● Records to process:
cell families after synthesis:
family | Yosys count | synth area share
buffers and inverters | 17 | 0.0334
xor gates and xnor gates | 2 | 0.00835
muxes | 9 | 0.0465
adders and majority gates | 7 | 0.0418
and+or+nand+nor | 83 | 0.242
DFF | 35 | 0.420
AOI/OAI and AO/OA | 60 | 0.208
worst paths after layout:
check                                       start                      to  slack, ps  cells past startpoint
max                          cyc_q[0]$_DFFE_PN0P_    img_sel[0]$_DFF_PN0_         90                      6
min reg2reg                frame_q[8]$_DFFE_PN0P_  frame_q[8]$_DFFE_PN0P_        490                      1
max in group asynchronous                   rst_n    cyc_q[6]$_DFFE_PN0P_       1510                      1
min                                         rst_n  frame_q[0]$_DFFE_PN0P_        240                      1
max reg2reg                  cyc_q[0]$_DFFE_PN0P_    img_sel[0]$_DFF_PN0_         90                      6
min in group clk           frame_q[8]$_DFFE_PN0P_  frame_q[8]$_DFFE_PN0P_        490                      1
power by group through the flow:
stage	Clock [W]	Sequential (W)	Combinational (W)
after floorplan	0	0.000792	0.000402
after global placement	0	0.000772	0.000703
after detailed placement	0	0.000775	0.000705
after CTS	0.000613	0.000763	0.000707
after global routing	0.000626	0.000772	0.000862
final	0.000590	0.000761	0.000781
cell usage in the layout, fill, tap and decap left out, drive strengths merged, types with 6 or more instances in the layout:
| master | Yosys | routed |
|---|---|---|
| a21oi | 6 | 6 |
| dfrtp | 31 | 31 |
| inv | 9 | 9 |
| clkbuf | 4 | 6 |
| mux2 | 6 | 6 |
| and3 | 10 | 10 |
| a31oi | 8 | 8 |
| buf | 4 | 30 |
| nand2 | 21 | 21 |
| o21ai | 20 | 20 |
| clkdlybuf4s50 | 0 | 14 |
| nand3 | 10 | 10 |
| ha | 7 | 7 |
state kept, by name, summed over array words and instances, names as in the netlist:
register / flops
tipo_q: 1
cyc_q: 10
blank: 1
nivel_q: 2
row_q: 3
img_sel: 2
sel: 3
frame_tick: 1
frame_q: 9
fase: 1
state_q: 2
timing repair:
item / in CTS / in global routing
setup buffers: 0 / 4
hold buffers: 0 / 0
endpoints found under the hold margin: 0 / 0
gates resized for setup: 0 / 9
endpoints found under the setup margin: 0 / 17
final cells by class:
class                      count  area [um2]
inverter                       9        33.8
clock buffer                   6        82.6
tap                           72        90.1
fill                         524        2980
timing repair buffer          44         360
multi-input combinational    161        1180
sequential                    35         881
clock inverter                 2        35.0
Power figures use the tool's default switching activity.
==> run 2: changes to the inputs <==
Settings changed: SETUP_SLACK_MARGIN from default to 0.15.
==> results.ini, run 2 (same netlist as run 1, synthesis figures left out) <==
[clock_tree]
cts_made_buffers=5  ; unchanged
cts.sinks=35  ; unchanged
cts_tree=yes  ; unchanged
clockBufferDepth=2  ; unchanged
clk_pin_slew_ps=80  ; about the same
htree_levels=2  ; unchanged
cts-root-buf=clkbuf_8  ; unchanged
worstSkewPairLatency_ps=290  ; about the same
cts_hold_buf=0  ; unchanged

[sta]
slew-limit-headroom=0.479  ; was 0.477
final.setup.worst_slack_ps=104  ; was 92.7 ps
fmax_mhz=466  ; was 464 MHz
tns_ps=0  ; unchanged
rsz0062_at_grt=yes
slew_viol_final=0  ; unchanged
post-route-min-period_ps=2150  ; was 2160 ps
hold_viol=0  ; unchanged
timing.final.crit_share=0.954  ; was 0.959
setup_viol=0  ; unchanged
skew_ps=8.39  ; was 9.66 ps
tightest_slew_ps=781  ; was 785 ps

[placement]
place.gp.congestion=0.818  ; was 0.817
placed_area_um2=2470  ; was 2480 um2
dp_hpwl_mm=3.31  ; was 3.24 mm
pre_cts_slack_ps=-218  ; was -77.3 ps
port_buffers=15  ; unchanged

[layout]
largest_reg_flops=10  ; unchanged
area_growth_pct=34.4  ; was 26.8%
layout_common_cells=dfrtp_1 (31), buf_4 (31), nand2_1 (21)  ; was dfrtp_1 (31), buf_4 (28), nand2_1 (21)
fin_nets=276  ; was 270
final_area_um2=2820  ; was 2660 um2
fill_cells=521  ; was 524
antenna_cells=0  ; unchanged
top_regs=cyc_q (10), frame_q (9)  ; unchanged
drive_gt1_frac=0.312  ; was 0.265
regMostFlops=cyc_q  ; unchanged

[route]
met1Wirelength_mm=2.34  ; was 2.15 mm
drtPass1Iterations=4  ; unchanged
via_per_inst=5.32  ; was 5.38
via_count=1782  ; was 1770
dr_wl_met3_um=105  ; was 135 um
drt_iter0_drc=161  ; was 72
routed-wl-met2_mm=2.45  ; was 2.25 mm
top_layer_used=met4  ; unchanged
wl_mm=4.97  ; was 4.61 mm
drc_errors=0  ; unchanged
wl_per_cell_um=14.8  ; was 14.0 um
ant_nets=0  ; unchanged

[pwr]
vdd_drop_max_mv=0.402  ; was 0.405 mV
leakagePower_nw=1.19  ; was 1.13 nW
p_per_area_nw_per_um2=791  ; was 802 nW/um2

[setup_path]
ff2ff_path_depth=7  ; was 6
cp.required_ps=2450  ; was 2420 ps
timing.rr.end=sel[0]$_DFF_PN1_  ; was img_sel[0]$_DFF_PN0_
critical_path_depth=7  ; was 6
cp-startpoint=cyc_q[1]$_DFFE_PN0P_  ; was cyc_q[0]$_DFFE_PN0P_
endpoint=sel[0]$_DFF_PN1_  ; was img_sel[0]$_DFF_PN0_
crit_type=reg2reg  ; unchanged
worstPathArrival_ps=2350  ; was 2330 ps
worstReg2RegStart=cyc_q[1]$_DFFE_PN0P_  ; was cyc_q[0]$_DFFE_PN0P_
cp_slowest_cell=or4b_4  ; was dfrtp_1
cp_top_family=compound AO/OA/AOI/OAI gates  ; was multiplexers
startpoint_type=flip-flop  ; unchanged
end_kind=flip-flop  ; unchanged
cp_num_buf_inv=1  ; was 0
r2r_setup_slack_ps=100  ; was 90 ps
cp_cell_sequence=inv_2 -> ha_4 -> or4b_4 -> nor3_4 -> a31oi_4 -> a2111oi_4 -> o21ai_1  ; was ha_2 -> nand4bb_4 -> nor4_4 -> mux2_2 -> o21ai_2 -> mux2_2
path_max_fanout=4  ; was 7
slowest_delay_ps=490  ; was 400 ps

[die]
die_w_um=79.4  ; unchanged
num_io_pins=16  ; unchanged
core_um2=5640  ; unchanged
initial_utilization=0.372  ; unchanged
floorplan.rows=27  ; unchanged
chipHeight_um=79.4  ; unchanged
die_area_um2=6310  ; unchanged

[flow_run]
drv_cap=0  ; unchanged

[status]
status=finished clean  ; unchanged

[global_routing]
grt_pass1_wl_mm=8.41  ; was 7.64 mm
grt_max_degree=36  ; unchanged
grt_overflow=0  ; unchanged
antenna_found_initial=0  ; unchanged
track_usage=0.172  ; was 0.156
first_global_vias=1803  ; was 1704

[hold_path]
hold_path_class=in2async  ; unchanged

---

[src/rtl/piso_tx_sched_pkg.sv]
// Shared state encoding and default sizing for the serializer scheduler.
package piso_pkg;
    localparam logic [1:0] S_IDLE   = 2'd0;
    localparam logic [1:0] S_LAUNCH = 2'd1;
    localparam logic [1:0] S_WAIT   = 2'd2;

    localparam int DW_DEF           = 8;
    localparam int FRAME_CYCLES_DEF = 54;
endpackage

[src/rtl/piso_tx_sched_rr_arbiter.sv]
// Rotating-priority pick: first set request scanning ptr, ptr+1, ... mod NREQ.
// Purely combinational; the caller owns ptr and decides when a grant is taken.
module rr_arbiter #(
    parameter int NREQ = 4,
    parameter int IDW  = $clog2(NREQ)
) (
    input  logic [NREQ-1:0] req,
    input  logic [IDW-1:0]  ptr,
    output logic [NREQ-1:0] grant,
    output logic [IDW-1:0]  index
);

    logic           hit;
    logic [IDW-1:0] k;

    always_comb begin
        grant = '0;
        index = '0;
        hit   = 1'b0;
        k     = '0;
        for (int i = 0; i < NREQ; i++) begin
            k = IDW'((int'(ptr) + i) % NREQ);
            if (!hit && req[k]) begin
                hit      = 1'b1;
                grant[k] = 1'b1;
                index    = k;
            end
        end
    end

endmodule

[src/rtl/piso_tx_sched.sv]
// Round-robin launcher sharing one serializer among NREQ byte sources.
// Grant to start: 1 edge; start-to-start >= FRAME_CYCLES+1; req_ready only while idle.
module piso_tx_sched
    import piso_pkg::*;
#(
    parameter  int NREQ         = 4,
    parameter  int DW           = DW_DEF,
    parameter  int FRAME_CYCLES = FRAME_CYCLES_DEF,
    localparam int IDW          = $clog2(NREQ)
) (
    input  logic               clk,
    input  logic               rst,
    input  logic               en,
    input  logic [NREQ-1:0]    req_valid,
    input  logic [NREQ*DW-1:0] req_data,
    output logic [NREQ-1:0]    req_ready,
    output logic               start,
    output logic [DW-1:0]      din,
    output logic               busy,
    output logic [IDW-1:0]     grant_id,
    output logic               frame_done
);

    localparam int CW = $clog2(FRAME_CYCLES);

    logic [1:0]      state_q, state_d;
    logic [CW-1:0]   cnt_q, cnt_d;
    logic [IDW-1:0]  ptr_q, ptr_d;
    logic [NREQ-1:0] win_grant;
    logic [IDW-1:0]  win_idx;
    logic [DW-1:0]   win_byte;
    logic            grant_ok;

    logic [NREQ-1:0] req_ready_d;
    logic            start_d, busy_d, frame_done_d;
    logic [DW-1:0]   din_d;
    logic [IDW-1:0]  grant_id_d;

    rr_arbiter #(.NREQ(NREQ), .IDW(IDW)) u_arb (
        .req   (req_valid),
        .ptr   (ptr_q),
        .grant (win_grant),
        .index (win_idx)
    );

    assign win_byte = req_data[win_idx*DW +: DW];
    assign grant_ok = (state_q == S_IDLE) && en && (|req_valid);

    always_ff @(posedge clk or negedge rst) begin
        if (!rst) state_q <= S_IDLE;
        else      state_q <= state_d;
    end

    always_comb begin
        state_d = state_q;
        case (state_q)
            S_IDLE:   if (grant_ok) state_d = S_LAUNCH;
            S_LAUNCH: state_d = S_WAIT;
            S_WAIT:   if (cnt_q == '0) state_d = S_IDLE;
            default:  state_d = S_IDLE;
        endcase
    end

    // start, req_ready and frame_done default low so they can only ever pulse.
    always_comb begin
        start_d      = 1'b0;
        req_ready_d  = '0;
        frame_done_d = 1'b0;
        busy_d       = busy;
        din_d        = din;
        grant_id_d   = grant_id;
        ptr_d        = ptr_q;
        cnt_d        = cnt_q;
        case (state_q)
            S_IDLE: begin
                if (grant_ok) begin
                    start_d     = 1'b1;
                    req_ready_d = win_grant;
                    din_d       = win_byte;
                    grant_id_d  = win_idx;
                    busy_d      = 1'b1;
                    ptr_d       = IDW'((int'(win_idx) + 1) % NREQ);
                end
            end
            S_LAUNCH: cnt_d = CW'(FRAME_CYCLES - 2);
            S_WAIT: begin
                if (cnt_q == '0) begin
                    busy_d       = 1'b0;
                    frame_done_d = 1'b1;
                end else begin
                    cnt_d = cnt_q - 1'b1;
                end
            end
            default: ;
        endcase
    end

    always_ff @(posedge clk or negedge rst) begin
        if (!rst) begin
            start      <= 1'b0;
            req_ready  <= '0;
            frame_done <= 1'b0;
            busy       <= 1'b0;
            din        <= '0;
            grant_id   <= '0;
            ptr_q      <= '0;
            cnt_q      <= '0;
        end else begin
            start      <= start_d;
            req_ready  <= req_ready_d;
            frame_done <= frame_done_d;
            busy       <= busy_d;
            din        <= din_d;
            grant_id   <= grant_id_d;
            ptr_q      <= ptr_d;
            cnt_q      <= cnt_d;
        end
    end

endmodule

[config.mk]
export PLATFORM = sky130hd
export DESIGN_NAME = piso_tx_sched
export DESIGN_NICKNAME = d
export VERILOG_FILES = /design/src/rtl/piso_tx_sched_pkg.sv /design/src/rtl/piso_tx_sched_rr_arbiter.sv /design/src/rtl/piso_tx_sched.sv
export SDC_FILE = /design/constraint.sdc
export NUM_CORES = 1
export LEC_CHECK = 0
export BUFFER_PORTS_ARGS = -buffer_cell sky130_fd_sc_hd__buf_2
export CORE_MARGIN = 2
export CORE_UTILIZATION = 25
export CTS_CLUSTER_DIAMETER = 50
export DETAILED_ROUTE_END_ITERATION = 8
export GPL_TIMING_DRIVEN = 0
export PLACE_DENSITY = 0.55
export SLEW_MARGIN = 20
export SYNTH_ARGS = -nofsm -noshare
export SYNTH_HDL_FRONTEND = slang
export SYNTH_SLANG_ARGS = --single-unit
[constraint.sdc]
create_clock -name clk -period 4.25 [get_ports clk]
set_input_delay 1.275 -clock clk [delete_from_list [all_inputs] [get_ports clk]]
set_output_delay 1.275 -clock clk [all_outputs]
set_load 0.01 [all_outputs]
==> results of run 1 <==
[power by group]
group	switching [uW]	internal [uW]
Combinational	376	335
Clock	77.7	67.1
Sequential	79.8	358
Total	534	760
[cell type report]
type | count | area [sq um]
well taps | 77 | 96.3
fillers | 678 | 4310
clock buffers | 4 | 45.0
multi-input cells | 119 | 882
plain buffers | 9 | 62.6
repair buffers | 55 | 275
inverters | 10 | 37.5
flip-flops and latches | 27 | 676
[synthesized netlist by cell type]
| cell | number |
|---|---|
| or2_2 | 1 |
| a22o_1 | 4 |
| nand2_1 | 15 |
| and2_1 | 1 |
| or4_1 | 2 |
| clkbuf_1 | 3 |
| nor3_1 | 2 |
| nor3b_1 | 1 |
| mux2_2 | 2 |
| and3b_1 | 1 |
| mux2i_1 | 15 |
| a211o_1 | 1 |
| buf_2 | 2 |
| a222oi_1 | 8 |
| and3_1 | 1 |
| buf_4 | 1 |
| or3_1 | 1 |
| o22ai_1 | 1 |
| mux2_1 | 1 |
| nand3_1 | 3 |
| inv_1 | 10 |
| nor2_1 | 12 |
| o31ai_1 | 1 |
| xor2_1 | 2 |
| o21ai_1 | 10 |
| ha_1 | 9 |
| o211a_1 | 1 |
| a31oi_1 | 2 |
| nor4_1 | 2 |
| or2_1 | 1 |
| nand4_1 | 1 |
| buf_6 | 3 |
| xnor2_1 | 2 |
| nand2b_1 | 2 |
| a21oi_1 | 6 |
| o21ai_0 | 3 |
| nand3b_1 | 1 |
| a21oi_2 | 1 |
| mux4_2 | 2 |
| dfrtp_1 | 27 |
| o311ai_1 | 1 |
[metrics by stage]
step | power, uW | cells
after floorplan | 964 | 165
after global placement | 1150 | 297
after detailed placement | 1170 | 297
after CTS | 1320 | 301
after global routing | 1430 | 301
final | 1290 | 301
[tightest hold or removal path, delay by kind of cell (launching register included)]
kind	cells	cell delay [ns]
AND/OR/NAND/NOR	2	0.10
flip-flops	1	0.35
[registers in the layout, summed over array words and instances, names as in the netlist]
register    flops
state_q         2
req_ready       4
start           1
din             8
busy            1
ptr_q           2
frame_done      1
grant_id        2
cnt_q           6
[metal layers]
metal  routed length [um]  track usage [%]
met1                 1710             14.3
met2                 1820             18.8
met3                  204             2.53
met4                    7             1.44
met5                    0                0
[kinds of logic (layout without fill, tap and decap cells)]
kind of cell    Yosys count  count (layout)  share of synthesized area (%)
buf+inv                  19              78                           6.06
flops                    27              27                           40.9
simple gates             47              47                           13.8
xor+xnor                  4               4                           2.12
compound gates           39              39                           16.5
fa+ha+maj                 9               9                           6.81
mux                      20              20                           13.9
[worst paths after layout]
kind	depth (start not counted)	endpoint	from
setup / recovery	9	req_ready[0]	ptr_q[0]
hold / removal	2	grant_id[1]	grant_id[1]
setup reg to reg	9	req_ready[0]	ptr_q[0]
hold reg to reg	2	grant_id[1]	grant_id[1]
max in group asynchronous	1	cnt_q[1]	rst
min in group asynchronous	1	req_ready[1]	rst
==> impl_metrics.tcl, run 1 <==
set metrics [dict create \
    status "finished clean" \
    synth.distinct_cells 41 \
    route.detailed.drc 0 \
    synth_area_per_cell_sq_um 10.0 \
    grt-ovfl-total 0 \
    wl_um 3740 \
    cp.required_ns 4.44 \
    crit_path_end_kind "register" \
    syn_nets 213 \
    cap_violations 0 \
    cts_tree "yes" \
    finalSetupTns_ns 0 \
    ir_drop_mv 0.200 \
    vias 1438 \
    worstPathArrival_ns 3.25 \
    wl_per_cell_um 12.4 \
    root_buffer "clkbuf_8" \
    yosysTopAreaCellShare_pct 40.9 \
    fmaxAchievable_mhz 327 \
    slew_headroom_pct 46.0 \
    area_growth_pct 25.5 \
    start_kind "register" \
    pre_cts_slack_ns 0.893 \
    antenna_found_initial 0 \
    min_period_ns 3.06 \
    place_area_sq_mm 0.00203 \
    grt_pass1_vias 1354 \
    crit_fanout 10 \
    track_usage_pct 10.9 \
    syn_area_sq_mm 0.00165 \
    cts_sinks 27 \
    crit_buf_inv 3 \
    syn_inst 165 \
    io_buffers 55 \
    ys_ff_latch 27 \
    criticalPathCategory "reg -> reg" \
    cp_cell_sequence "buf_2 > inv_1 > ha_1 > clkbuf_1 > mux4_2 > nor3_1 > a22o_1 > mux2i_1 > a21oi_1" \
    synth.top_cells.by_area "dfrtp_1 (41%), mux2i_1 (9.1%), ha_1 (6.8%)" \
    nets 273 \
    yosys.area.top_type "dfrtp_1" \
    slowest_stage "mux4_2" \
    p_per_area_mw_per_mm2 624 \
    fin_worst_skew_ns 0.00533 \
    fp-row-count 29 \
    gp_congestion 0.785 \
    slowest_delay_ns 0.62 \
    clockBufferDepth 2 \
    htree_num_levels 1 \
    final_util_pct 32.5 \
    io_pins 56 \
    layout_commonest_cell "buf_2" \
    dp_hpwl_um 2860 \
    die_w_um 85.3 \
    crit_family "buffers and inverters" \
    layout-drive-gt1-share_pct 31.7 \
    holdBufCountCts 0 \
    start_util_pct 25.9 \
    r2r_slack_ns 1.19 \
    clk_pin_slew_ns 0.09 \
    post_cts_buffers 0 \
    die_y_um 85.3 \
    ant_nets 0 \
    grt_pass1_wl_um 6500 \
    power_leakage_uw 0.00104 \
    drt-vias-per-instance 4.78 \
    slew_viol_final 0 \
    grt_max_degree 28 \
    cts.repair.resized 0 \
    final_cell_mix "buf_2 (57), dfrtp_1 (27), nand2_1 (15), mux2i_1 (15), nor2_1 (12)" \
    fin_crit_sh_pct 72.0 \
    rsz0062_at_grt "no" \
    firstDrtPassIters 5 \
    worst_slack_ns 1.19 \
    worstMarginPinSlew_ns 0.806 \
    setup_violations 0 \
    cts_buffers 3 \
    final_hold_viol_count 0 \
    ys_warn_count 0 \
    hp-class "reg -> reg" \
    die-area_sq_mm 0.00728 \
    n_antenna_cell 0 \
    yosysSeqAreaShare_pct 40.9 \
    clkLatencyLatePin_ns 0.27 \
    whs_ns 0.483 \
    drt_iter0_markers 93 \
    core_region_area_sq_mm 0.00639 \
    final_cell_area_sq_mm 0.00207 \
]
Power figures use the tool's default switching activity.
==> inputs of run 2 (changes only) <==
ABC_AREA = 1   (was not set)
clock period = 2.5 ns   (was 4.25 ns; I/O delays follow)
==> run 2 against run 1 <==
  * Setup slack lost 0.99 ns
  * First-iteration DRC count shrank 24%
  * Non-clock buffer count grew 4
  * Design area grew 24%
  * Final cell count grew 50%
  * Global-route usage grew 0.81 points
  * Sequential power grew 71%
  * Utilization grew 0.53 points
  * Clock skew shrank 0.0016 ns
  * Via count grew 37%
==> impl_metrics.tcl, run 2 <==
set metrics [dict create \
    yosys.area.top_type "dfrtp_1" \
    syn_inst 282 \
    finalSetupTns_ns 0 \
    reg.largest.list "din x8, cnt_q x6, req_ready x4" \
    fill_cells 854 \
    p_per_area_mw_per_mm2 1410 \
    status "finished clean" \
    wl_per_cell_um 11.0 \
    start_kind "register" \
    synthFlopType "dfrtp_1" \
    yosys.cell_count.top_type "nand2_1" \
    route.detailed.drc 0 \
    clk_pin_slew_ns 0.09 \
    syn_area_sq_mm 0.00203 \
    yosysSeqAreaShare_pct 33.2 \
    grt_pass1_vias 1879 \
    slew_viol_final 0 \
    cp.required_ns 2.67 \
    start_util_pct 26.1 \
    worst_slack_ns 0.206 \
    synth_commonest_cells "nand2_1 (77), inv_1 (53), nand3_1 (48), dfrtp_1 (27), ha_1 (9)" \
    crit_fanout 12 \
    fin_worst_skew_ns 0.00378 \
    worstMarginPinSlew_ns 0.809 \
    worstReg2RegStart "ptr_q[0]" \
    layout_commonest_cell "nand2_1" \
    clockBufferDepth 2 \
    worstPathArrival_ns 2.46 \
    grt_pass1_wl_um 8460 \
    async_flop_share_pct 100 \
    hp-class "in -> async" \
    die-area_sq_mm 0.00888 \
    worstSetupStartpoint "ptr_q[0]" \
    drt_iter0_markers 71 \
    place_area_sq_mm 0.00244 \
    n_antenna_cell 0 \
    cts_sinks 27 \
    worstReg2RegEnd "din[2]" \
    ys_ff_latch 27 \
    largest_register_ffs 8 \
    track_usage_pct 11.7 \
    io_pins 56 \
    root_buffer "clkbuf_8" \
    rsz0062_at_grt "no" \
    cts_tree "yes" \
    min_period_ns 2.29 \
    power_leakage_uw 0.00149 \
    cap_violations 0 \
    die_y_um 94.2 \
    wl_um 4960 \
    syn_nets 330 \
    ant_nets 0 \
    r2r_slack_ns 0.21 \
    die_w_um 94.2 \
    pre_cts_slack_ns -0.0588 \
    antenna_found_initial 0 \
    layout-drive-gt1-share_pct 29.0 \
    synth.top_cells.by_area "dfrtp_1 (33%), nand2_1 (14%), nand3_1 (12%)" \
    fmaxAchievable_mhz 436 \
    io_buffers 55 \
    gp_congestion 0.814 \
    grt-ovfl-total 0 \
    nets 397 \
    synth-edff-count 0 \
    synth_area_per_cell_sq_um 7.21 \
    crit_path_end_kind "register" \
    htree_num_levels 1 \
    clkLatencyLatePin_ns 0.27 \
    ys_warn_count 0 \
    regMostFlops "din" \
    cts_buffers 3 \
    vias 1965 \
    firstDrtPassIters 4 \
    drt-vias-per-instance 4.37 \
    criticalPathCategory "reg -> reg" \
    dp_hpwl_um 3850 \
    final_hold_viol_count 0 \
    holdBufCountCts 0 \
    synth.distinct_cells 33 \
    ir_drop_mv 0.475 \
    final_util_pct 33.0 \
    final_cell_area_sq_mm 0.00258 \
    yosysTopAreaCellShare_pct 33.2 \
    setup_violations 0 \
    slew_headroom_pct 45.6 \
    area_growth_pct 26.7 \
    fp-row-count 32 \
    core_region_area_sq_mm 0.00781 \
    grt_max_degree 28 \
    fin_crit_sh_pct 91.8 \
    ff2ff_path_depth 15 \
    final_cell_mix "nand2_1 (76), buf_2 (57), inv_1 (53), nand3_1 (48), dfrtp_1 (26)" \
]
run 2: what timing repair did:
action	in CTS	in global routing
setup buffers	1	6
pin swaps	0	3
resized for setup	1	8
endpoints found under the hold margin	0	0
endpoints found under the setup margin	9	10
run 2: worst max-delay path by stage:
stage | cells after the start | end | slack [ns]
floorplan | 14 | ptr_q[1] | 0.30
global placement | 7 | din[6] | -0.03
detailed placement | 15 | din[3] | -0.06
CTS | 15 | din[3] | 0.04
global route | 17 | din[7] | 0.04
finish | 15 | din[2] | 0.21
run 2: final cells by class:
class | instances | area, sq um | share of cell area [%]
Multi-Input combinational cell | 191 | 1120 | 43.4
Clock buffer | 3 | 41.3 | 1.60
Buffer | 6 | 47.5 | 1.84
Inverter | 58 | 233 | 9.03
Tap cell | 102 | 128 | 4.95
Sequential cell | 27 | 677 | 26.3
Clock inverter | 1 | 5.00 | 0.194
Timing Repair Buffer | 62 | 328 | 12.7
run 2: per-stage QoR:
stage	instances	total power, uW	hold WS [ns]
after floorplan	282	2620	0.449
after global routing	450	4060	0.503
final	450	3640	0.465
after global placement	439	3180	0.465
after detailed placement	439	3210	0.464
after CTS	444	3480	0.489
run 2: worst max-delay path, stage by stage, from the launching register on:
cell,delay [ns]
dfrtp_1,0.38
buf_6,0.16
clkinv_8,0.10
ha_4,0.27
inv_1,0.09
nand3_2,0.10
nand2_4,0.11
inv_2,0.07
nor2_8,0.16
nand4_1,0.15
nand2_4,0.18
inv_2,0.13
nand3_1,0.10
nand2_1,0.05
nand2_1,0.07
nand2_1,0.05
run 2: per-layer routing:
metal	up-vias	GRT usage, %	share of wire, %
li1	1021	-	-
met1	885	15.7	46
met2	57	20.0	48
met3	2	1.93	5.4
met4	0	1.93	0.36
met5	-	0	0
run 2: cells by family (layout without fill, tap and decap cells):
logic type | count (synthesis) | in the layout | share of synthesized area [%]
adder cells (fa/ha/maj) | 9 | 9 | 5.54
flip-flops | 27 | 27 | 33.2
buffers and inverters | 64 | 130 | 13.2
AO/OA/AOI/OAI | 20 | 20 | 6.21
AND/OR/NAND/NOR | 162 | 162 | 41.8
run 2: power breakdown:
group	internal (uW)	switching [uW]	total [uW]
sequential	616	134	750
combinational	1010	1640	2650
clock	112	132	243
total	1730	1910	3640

● Your objective:
Reproduce exactly the section above that begins at the line containing "cell families after" and ends at the line containing "o21ai | 20 | 20 |", leaving out all other lines.

● Solution:
cell families after synthesis:
family | Yosys count | synth area share
buffers and inverters | 17 | 0.0334
xor gates and xnor gates | 2 | 0.00835
muxes | 9 | 0.0465
adders and majority gates | 7 | 0.0418
and+or+nand+nor | 83 | 0.242
DFF | 35 | 0.420
AOI/OAI and AO/OA | 60 | 0.208
worst paths after layout:
check                                       start                      to  slack, ps  cells past startpoint
max                          cyc_q[0]$_DFFE_PN0P_    img_sel[0]$_DFF_PN0_         90                      6
min reg2reg                frame_q[8]$_DFFE_PN0P_  frame_q[8]$_DFFE_PN0P_        490                      1
max in group asynchronous                   rst_n    cyc_q[6]$_DFFE_PN0P_       1510                      1
min                                         rst_n  frame_q[0]$_DFFE_PN0P_        240                      1
max reg2reg                  cyc_q[0]$_DFFE_PN0P_    img_sel[0]$_DFF_PN0_         90                      6
min in group clk           frame_q[8]$_DFFE_PN0P_  frame_q[8]$_DFFE_PN0P_        490                      1
power by group through the flow:
stage	Clock [W]	Sequential (W)	Combinational (W)
after floorplan	0	0.000792	0.000402
after global placement	0	0.000772	0.000703
after detailed placement	0	0.000775	0.000705
after CTS	0.000613	0.000763	0.000707
after global routing	0.000626	0.000772	0.000862
final	0.000590	0.000761	0.000781
cell usage in the layout, fill, tap and decap left out, drive strengths merged, types with 6 or more instances in the layout:
| master | Yosys | routed |
|---|---|---|
| a21oi | 6 | 6 |
| dfrtp | 31 | 31 |
| inv | 9 | 9 |
| clkbuf | 4 | 6 |
| mux2 | 6 | 6 |
| and3 | 10 | 10 |
| a31oi | 8 | 8 |
| buf | 4 | 30 |
| nand2 | 21 | 21 |
| o21ai | 20 | 20 |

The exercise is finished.